- Origin: Seattle, WA and Bozeman, Montana
- Genres: Rock, pop, grunge
- Occupations: Singer-songwriter, guitarist
- Instruments: Vocals, bass guitar
- Years active: 1990 – 2004
- Label: Up Records
- Website: Jana McCall on Myspace

= Jana McCall =

American singer-songwriter

Jana McCall is an art therapist and American singer-songwriter and visual artist from the Pacific Northwest. She played bass guitar in the short lived all-female band Dickless.
After Dickless, she worked briefly with Mark Pickerel (formerly of Screaming Trees) and the band Ruby Doe.
Her solo career spanned 1998 to 2002 during which she released two albums; the eponymous Jana McCall and Slumber. She had three songs featured on Up Records compilations.

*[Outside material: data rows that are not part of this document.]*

`config.mk`:
```
export PLATFORM = sky130hd
export DESIGN_NAME = sseg_scan_controller
export DESIGN_NICKNAME = d
export VERILOG_FILES = /design/src/rtl/sseg_scan_controller.sv
export SDC_FILE = /design/constraint.sdc
export NUM_CORES = 1
export LEC_CHECK = 0
export CAP_MARGIN = 25
export CELL_PAD_IN_SITES_DETAIL_PLACEMENT = 0
export CELL_PAD_IN_SITES_GLOBAL_PLACEMENT = 1
export CORE_MARGIN = 2
export CORE_UTILIZATION = 41
export DETAILED_ROUTE_END_ITERATION = 6
export MAX_ROUTING_LAYER = met4
export PLACE_DENSITY = 0.79
export SLEW_MARGIN = 20
export SYNTH_ARGS = -nofsm -noshare
export SYNTH_HDL_FRONTEND = slang
export SYNTH_SLANG_ARGS = --single-unit
```
`constraint.sdc`:
```
create_clock -name clk -period 3.7 [get_ports clk]
set_input_delay 0.37 -clock clk [delete_from_list [all_inputs] [get_ports clk]]
set_output_delay 0.37 -clock clk [all_outputs]
set_load 0.01 [all_outputs]
```
==> config.mk <==
export PLATFORM = sky130hd
export DESIGN_NAME = decoder_scan
export DESIGN_NICKNAME = d
export VERILOG_FILES = /design/src/rtl/decoder_scan.sv
export SDC_FILE = /design/constraint.sdc
export NUM_CORES = 1
export LEC_CHECK = 0
export ABC_AREA = 1
export ABC_CLOCK_PERIOD_IN_PS = 1800
export CORE_MARGIN = 2
export CORE_UTILIZATION = 45
export CTS_CLUSTER_DIAMETER = 80
export DETAILED_ROUTE_END_ITERATION = 7
export PLACE_DENSITY = 0.72
export SLEW_MARGIN = 20
export SYNTH_ARGS = -nofsm -noshare
export SYNTH_HDL_FRONTEND = slang
export SYNTH_SLANG_ARGS = --single-unit
==> constraint.sdc <==
create_clock -name clk -period 1.8 [get_ports clk]
set_input_delay 0.27 -clock clk [delete_from_list [all_inputs] [get_ports clk]]
set_output_delay 0.27 -clock clk [all_outputs]
set_load 0.02 [all_outputs]
`config.mk`:
```
export PLATFORM = sky130hd
export DESIGN_NAME = bin2gray_stream
export DESIGN_NICKNAME = d
export VERILOG_FILES = /design/src/rtl/bin2gray_stream.sv
export SDC_FILE = /design/constraint.sdc
export NUM_CORES = 1
export LEC_CHECK = 0
export ABC_AREA = 1
export CORE_MARGIN = 3
export CORE_UTILIZATION = 50
export CTS_BUF_LIST = sky130_fd_sc_hd__clkbuf_8
export CTS_CLUSTER_DIAMETER = 150
export DETAILED_ROUTE_END_ITERATION = 16
export GPL_ROUTABILITY_DRIVEN = 1
export PLACE_DENSITY = 0.73
export SKIP_CTS_REPAIR_TIMING = 1
export SYNTH_ARGS = -nofsm -noshare
export SYNTH_HDL_FRONTEND = slang
export SYNTH_SLANG_ARGS = --single-unit
```
`constraint.sdc`:
```
create_clock -name clk -period 3 [get_ports clk]
set_input_delay 0.45 -clock clk [delete_from_list [all_inputs] [get_ports clk]]
set_output_delay 0.45 -clock clk [all_outputs]
set_load 0.02 [all_outputs]
```
`src/rtl/bin2gray_stream.sv`:
```
// Streaming binary-to-Gray encoder with a two-entry skid buffer.
// Ports: clk/rst, in_valid/in_ready/in_bin, out_valid/out_ready,
//   out_gray/out_bin/out_step, xfer_cnt (output transfers, wraps).
module bin2gray_stream #(
  parameter int WIDTH = 4,
  parameter int CNT_W = 8
) (
  input  logic             clk,
  input  logic             rst,
  input  logic             in_valid,
  output logic             in_ready,
  input  logic [WIDTH-1:0] in_bin,
  output logic             out_valid,
  input  logic             out_ready,
  output logic [WIDTH-1:0] out_gray,
  output logic [WIDTH-1:0] out_bin,
  output logic             out_step,
  output logic [CNT_W-1:0] xfer_cnt
);

  logic             out_v_q, out_v_d;
  logic [WIDTH-1:0] out_gray_q, out_gray_d;
  logic [WIDTH-1:0] out_bin_q, out_bin_d;
  logic             out_step_q, out_step_d;
  logic             skid_v_q, skid_v_d;
  logic [WIDTH-1:0] skid_gray_q, skid_gray_d;
  logic [WIDTH-1:0] skid_bin_q, skid_bin_d;
  logic             skid_step_q, skid_step_d;
  logic [WIDTH-1:0] last_gray_q, last_gray_d;
  logic             last_v_q, last_v_d;
  logic             in_ready_q, in_ready_d;
  logic [CNT_W-1:0] cnt_q, cnt_d;

  logic             in_xfer;
  logic             out_xfer;
  logic [WIDTH-1:0] gray_in;
  logic [WIDTH-1:0] diff;
  logic             step_in;

  assign in_xfer  = in_valid && in_ready_q;
  assign out_xfer = out_v_q && out_ready;
  assign gray_in  = in_bin ^ (in_bin >> 1);
  assign diff     = gray_in ^ last_gray_q;
  // Exactly one differing bit against the previously accepted word.
  assign step_in  = last_v_q && $onehot(diff);

  always_comb begin
    out_v_d     = out_v_q;
    out_gray_d  = out_gray_q;
    out_bin_d   = out_bin_q;
    out_step_d  = out_step_q;
    skid_v_d    = skid_v_q;
    skid_gray_d = skid_gray_q;
    skid_bin_d  = skid_bin_q;
    skid_step_d = skid_step_q;
    last_gray_d = last_gray_q;
    last_v_d    = last_v_q;
    cnt_d       = cnt_q + CNT_W'(out_xfer);
    if (!out_v_q || out_xfer) begin
      // OUT is free this edge: refill from SKID first, then input.
      if (skid_v_q) begin
        out_v_d    = 1'b1;
        out_gray_d = skid_gray_q;
        out_bin_d  = skid_bin_q;
        out_step_d = skid_step_q;
        skid_v_d   = 1'b0;
      end else if (in_xfer) begin
        out_v_d    = 1'b1;
        out_gray_d = gray_in;
        out_bin_d  = in_bin;
        out_step_d = step_in;
      end else begin
        out_v_d = 1'b0;
      end
    end else if (in_xfer) begin
      skid_v_d    = 1'b1;
      skid_gray_d = gray_in;
      skid_bin_d  = in_bin;
      skid_step_d = step_in;
    end
    if (in_xfer) begin
      last_gray_d = gray_in;
      last_v_d    = 1'b1;
    end
    in_ready_d = !(out_v_d && skid_v_d);
  end

  always_ff @(posedge clk) begin
    if (rst) begin
      out_v_q     <= 1'b0;
      out_gray_q  <= '0;
      out_bin_q   <= '0;
      out_step_q  <= 1'b0;
      skid_v_q    <= 1'b0;
      skid_gray_q <= '0;
      skid_bin_q  <= '0;
      skid_step_q <= 1'b0;
      last_gray_q <= '0;
      last_v_q    <= 1'b0;
      in_ready_q  <= 1'b0;
      cnt_q       <= '0;
    end else begin
      out_v_q     <= out_v_d;
      out_gray_q  <= out_gray_d;
      out_bin_q   <= out_bin_d;
      out_step_q  <= out_step_d;
      skid_v_q    <= skid_v_d;
      skid_gray_q <= skid_gray_d;
      skid_bin_q  <= skid_bin_d;
      skid_step_q <= skid_step_d;
      last_gray_q <= last_gray_d;
      last_v_q    <= last_v_d;
      in_ready_q  <= in_ready_d;
      cnt_q       <= cnt_d;
    end
  end

  assign in_ready  = in_ready_q;
  assign out_valid = out_v_q;
  assign out_gray  = out_gray_q;
  assign out_bin   = out_bin_q;
  assign out_step  = out_step_q;
  assign xfer_cnt  = cnt_q;

endmodule
```
== Yosys cells after proc, flatten, opt, wreduce, memory -nomap -nowiden ==
Index checks and enable logic that the tools add are counted.
Storage, ports and cells
  input bits: 8
  output and inout bits: 19
  flip-flop bits (word level): 34
  word-level logic and storage cells: 41
Operators by class
  equality and inequality tests: 1
  reduce and logical (&&, ||, !) cells: 10
  multiplexer cells: 11
  bitwise operators: 3
  add/subtract/negate cells: 4
Operators with widths (number)
  $mux W4: 4
  $add A8 B1 Y8: 1
  $mux W1: 7
  $add A1 B1 Y2: 2
  $logic_and A1 B1 Y1: 4
  $reduce_and A2 Y1: 2
  $xor A4 B3 Y4: 1
  $xor A4 B4 Y4: 1
  $add A2 B2 Y3: 1
  $eq A3 B1 Y1 const B: 1
  $logic_not A1 Y1: 2
  $reduce_bool A2 Y1: 1
  $logic_or A1 B1 Y1: 1
  $not A1 Y1: 1

== Logic depth before layout (Yosys ltp) ==
  depth in word-level cells: 8
  mapped depth: 13
  gate-level depth less buffers: 13

== Worst setup path before layout ==
Ideal clock, no wire load.
  path kind: input-to-reg
  start point: in in_bin[2]
  end point: reg out_step_q (netlist: out_step)
  cell stages on the path: 13
  slack: 0.804 ns
  data arrival time: 2.133 ns
  required time: 2.936 ns
  setup time: 0.064 ns
  path buffers: 0
  cells stage by stage: inv_1 -> nand2_1 -> nand2_1 -> xor2_1 -> inv_1 -> fa_1 -> ha_1 -> ha_1 -> nor2_1 -> nand2_1 -> nor2_1 -> nor2_1 -> nor2_1
On the way
  longest elaborated chain between the ends: 8
  elaborated cells on any way between the ends: 9
  classes of those cells: add/sub (3); eq/ne (1); mux (2); bitwise (2); reduce/logical (1)
Ends and longest elaborated chain
  start: declaration: RTL line 12  | input logic [WIDTH-1:0] in_bin,
  $xor A4 B3 Y4 *: RTL line 42  | assign gray_in = in_bin ^ (in_bin >> 1);
  $xor A4 B4 Y4 *: RTL line 43  | assign diff = gray_in ^ last_gray_q;
  $add A1 B1 Y2 (not written as such): RTL line 45  | assign step_in = last_v_q && $onehot(diff);
  $add A2 B2 Y3 (not written as such) *: RTL line 45
  $eq A3 B1 Y1 *: RTL line 45
  $logic_and A1 B1 Y1 *: RTL line 45
  $mux W1 *: RTL line 67  | end else if (in_xfer) begin
  $mux W1 *: RTL line 61  | if (skid_v_q) begin
  end signal: assignment: RTL line 106  | out_step_q <= out_step_d;
  end: declaration: RTL line 24  | logic out_step_q, out_step_d;
Every way passes the cells marked *; elsewhere a longest branch is shown, timed or not. The select of a mux whose other input is x is not followed.
A chain may end at the register's enable or synchronous reset.

== Worst setup path after layout ==
Same ends and word-level chain as after synthesis.

==> impl_metrics.toml <==
[worst_setup_path]
cp-startpoint = "in_bin[2]"
endpoint_kind = "flip-flop"
startpoint_type = "input pin"
worstSetupPathType = "input pin to flip-flop"
rrSetupSlack_ps = 1040
worst_r2r_startpoint = "last_gray_q[1]"
cp-endpoint = "out_step"
arrival_ps = 2810
r2r_end = "out_step"
ff2ff_path_depth = 10
worstPathRequired_ps = 3220
critPathMaxFanout = 4

[detailed_routing]
drt_iter0_drc = 79
postRouteAntennaNets = 0
wl_per_cell_um = 11.0
dr.pass1.iters = 4
drt_wl_total_um = 3000
num_vias = 1374
avgViaCountPerCell = 5.03
drc = 0

[clocking]
clk_pin_slew_worst_paths_ps = 60
htree_levels = 2
cts-root-buf = "clkbuf_8"
clock-sinks = 32
cts_max_path_buffers = 2
numCtsBuffers = 5
clk_latency_ps = 280
cts_tree = "done"

[die]
core_area_mm2 = 0.00281
die_y_um = 60.9
io_pins = 27
fp-row-count = 19
fp.dieW_um = 60.9
die_area_mm2 = 0.00371
initial_core_util_pct = 53.7

[sta]
worst_slew_pin_slew_ps = 602
worst_slack_ps = 415
worst_clock_skew_ps = 3.65
fmax_ghz = 0.387
finalCritPeriodShare_pct = 86.2
hold_viol_final = 0
finalCriticalPeriod_ps = 2590
tns_ps = 0
maxSlewHeadroom_pct = 59.8
finalSetupViolCount = 0
rsz0062_at_grt = "no"
maxSlewViolCount = 0

[power_and_ir_drop]
ir_drop_uv = 356
power_density_mw_per_mm2 = 502
total_power_uw = 929
leakage_uw = 0.000826

[yosys]
synth-seq-area-share_pct = 42.5
yosysWarnings = 0
syn_area_mm2 = 0.00151
synth_xor_area_share_pct = 2.33
synthAdderAreaFrac_pct = 4.65
synthSimpleGateAreaFrac_pct = 30.4
yosysUniqueCellTypes = 24
syn_nets = 228
synth-seq-cells = 32
syn_inst = 215
synth_mux_area_share_pct = 0
synth_compound_gate_area_share_pct = 10.4
synth_top_family_by_area = "simple AND/OR/NAND/NOR gates"
synth.avg_cell_area_um2 = 7.01

[layout]
n_antenna_cell = 0
syn2layout_area_growth_pct = 22.8
nets = 254
finalNonFillerCells = 273
drive_gt1_share_pct = 6.20
fin_util_pct = 65.9

[placed_design]
placed_cells = 265
place.gp.congestion = 0.824
hpwl_um = 2160
dp_slack_ps = 159
portBuffers = 26

[run]
drv_cap = 0

[global_routing]
antenna_found_initial = 0
grt_pass1_wl_um = 4920
grt_pass1_vias = 1174
grt_max_degree = 25
grt_overflow = 0
grt.total_usage_pct = 18.2

[outcome]
status = "finished, final reports clean"

[min_path]
hp-class = "flip-flop to flip-flop"
[how the worst min path moves through the flow]
stage | startpoint | slack, ps | to | cells after the start
detailed placement | last_v_q | 460 | last_v_q | 2
floorplan | last_v_q | 440 | last_v_q | 2
finish | last_v_q | 480 | last_v_q | 2
global placement | last_v_q | 460 | last_v_q | 2
CTS | last_v_q | 480 | last_v_q | 2
global route | skid_bin_q[1] | 520 | skid_bin_q[1] | 2
[cells in the mapped netlist]
library cell	number	area (um^2)
inv_2	3	11.3
ha_1	4	50.1
buf_2	4	20.0
o21ai_1	1	5.00
nand2_4	1	11.3
nand3_1	7	35.0
nor2_2	1	6.26
a21oi_1	12	60.1
nand3b_1	1	7.51
nand2_2	2	12.5
dfxtp_1	32	641
buf_6	1	11.3
nor2_1	49	184
fa_1	1	20.0
o21ai_0	17	85.1
nand2_8	1	20.0
xor2_1	3	26.3
inv_1	22	82.6
xnor2_1	1	8.76
nand2_1	47	176
a31oi_1	1	6.26
buf_4	2	15.0
inv_4	1	6.26
nor3_1	1	5.00
[critical path: stages]
cell,delay [ps]
clkdlybuf4s50_1,530
inv_1,90
nand2_1,90
nand2_1,90
xor2_1,140
inv_1,70
fa_1,450
ha_1,210
ha_1,270
nor2_1,150
nand2_1,70
nor2_1,80
nor2_1,50
nor2_1,70
[registers in the layout, indices dropped and copies added, names as in the netlist]
register and cells:
xfer_cnt 8, in_ready 1, skid_bin_q 3, out_bin 3, last_v_q 1, out_valid 1, out_step 1, skid_v_q 1
out_gray 4, last_gray_q 4, skid_gray_q 4, skid_step_q 1
[report_power, final]
group          leakage (uW)  switching, uW  internal, uW
clock             0.0000538            148           180
sequential         0.000261           10.1           443
combinational      0.000511           85.2          62.9
[layout make-up]
cell class	instances	area (um^2)
clock buffer	6	82.6
inverter	26	100
sequential	32	641
timing repair buffer	26	260
multi-input combinational	150	719
fill	247	956
clock inverter	2	7.51
tap	31	38.8
[cell families after synthesis]
family / Yosys count
AOI/OAI and AO/OA: 31
xor gates and xnor gates: 4
adders and majority gates: 5
buffers and inverters: 33
DFF: 32
and+or+nand+nor: 110
[stage by stage]
step / cell area, um^2 / hold slack [ps]
final: 1850 / 479
after CTS: 1850 / 481
after detailed placement: 1760 / 465
after global placement: 1760 / 461
after floorplan: 1510 / 440
after global routing: 1850 / 520
[layout by cell type (no fill, tap or decap)]
cell type	n
nand3_1	7
fa_1	1
ha_1	4
nand2_8	1
nand2_1	47
nor3_1	1
nand3b_1	1
nor2_1	49
nor2_2	1
xnor2_1	1
dfxtp_1	32
a21oi_1	12
xor2_1	3
inv_1	24
o21ai_0	17
clkdlybuf4s50_1	26
a31oi_1	1
inv_4	1
clkbuf_8	6
inv_2	3
nand2_4	1
nand2_2	2
o21ai_1	1
[routing by layer]
layer / track usage [%] / part of all wire, % / vias up / wire length [um]
li1: - / - / 720 / -
met4: 9.60 / 1.4 / 0 / 42
met2: 29.5 / 47 / 41 / 1430
met1: 21.7 / 45 / 608 / 1350
met3: 5.32 / 6.1 / 5 / 183
met5: 0 / 0 / - / 0
Power figures use the tool's default switching activity.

Jana is a mental health counselor specializing in art therapy in Seattle, Washington. (Jana McCall Expressive Therapy)

== Discography ==

=== Albums ===
- Jana McCall album from Up Records; UP #049 (1998)
- Slumber album from Up Records; UP #094 (2002)

=== Compilations ===
- Days Gone from the Up Records compilation Up In Orbit!; UP #045 (1997)
- Echoes, a cover of the Pink Floyd song., from the Up Records compilation Up Next; UP #060 (1998)
- Bloodlines from the Up Records and Slabco Records compilation US: Up Records and Slabco; UP #079 (2000)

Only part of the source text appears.